Give the records back in full, exactly as they read.

=== Stored data ===
· · ·

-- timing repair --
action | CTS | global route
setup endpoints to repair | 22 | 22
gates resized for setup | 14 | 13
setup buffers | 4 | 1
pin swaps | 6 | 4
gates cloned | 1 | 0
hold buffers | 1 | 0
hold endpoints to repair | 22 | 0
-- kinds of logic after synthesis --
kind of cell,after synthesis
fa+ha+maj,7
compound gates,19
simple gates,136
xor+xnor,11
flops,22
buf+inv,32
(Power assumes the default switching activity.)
File: config.mk
export PLATFORM = sky130hd
export DESIGN_NAME = sram_arbiter
export DESIGN_NICKNAME = d
export VERILOG_FILES = /design/src/rtl/sram_arbiter.sv
export SDC_FILE = /design/constraint.sdc
export NUM_CORES = 1
export LEC_CHECK = 0
export ABC_AREA = 1
export BUFFER_PORTS_ARGS = -buffer_cell sky130_fd_sc_hd__buf_2
export CORE_MARGIN = 3
export CORE_UTILIZATION = 48
export CTS_CLUSTER_DIAMETER = 60
export CTS_CLUSTER_SIZE = 12
export DETAILED_ROUTE_END_ITERATION = 6
export PLACE_DENSITY = 0.88
export SLEW_MARGIN = 10
export SYNTH_ARGS = -nofsm -noshare
export SYNTH_HDL_FRONTEND = slang
export SYNTH_SLANG_ARGS = --single-unit
export TNS_END_PERCENT = 20
File: constraint.sdc
create_clock -name clk -period 6.6 [get_ports clk]
set_clock_uncertainty 0.15 [all_clocks]
set_input_delay 0.33 -clock clk [delete_from_list [all_inputs] [get_ports clk]]
set_output_delay 0.33 -clock clk [all_outputs]
set_load 0.03 [all_outputs]
[config.mk]
export PLATFORM = sky130hd
export DESIGN_NAME = fwd_hazard_unit
export DESIGN_NICKNAME = d
export VERILOG_FILES = /design/src/rtl/fwd_hazard_unit.sv
export SDC_FILE = /design/constraint.sdc
export NUM_CORES = 1
export LEC_CHECK = 0
export BUFFER_PORTS_ARGS = -buffer_cell sky130_fd_sc_hd__buf_2
export CAP_MARGIN = 20
export CORE_MARGIN = 2
export CORE_UTILIZATION = 45
export DETAILED_ROUTE_END_ITERATION = 7
export PLACE_DENSITY = 0.81
export SLEW_MARGIN = 40
export SYNTH_ARGS = -nofsm -noshare
export SYNTH_HDL_FRONTEND = slang
export SYNTH_SLANG_ARGS = --single-unit
[constraint.sdc]
create_clock -name i_clk -period 7.6 [get_ports i_clk]
set_clock_uncertainty 0.1 [all_clocks]
set_input_delay 0.38 -clock i_clk [delete_from_list [all_inputs] [get_ports i_clk]]
set_output_delay 0.38 -clock i_clk [all_outputs]
set_load 0.01 [all_outputs]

· · ·

=== Exercise output ===
-- timing repair --
action | CTS | global route
setup endpoints to repair | 22 | 22
gates resized for setup | 14 | 13
setup buffers | 4 | 1
pin swaps | 6 | 4
gates cloned | 1 | 0
hold buffers | 1 | 0
hold endpoints to repair | 22 | 0
-- kinds of logic after synthesis --
kind of cell,after synthesis
fa+ha+maj,7
compound gates,19
simple gates,136
xor+xnor,11
flops,22
buf+inv,32
(Power assumes the default switching activity.)
File: config.mk
export PLATFORM = sky130hd
export DESIGN_NAME = sram_arbiter
export DESIGN_NICKNAME = d
export VERILOG_FILES = /design/src/rtl/sram_arbiter.sv
export SDC_FILE = /design/constraint.sdc
export NUM_CORES = 1
export LEC_CHECK = 0
export ABC_AREA = 1
export BUFFER_PORTS_ARGS = -buffer_cell sky130_fd_sc_hd__buf_2
export CORE_MARGIN = 3
export CORE_UTILIZATION = 48
export CTS_CLUSTER_DIAMETER = 60
export CTS_CLUSTER_SIZE = 12
export DETAILED_ROUTE_END_ITERATION = 6
export PLACE_DENSITY = 0.88
export SLEW_MARGIN = 10
export SYNTH_ARGS = -nofsm -noshare
export SYNTH_HDL_FRONTEND = slang
export SYNTH_SLANG_ARGS = --single-unit
export TNS_END_PERCENT = 20
File: constraint.sdc
create_clock -name clk -period 6.6 [get_ports clk]
set_clock_uncertainty 0.15 [all_clocks]
set_input_delay 0.33 -clock clk [delete_from_list [all_inputs] [get_ports clk]]
set_output_delay 0.33 -clock clk [all_outputs]
set_load 0.03 [all_outputs]
[config.mk]
export PLATFORM = sky130hd
export DESIGN_NAME = fwd_hazard_unit
export DESIGN_NICKNAME = d
export VERILOG_FILES = /design/src/rtl/fwd_hazard_unit.sv
export SDC_FILE = /design/constraint.sdc
export NUM_CORES = 1
export LEC_CHECK = 0
export BUFFER_PORTS_ARGS = -buffer_cell sky130_fd_sc_hd__buf_2
export CAP_MARGIN = 20
export CORE_MARGIN = 2
export CORE_UTILIZATION = 45
export DETAILED_ROUTE_END_ITERATION = 7
export PLACE_DENSITY = 0.81
export SLEW_MARGIN = 40
export SYNTH_ARGS = -nofsm -noshare
export SYNTH_HDL_FRONTEND = slang
export SYNTH_SLANG_ARGS = --single-unit
[constraint.sdc]
create_clock -name i_clk -period 7.6 [get_ports i_clk]
set_clock_uncertainty 0.1 [all_clocks]
set_input_delay 0.38 -clock i_clk [delete_from_list [all_inputs] [get_ports i_clk]]
set_output_delay 0.38 -clock i_clk [all_outputs]
set_load 0.01 [all_outputs]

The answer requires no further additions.